High‐Affinity Receptor Sites and Rapid Proteolytic Inactivation of Neurotensin in Primary Cultured Neurons

Abstract

The present article describes the interaction of neurotensin with specific receptors in pure primary cultured neurons and the mechanisms by which this peptide is inactivated by these cells. Neurotensin binding sites are not detectable in nondifferentiated neurons and appear during maturation. The binding at 37°C of [monoiodo-Tyr³ neurotensin to monolayers of neurons 96 h after plating is saturable and characterized by a dissociation constant of 300 pM and a maximal binding capacity of 178 fmol/mg of protein. The binding parameters as well as the specificity of these receptors toward neurotensin analogues reveal close similarities between the binding sites present in primary cultured neurons and those described in other membrane preprations or cells.

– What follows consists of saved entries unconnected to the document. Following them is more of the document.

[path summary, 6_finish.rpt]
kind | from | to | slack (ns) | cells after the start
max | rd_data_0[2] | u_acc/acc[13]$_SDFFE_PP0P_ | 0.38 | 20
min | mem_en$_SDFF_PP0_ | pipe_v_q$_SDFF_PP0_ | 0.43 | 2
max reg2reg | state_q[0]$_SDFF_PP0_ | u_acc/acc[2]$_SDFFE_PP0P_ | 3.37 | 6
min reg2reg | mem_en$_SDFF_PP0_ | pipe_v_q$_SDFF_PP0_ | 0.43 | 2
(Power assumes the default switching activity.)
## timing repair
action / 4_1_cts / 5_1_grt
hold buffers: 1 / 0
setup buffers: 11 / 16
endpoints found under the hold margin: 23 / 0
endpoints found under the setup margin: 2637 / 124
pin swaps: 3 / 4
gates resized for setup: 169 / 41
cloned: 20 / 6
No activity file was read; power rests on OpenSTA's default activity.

Neurotensin is rapidly degraded by primary cultured neurons. The sites of primary inactivating cleavages are the Pro⁷-Arg⁸, Arg⁸-Arg⁹, and Pro¹⁰-Tyr¹¹ bonds. Proline endopeptidase is totally responsible for the cleavage at the Pro⁷-Arg⁸ bond and contributes to the hydrolysis mainly at the Pro¹⁰-Tyr¹¹ site. However, the latter breakdown is also generated by a neurotensin-degrading neutral metallopeptidase. The cleavage at the Arg⁸-Arg⁹ bond is due to a peptidase that can be specifically inhibited by N-[1 (R, S)-carboxy-2-phenylethyl]-alanyl-alanyl-phenylalanyl-p-aminobenzoate. The secondary processing occurring on neurotensin degradation products are: (1) a bestatin-sensitive aminopeptidasic conversion of neurotensin, _11-13 to free Tyr¹¹, and (2) a rapid cleavage of neurotensin_8-13 by proline endopeptidase. A model for the inactivation of neurotensin in primary cultured neurons is proposed and compared to that previously described for purified rat brain synaptic membranes.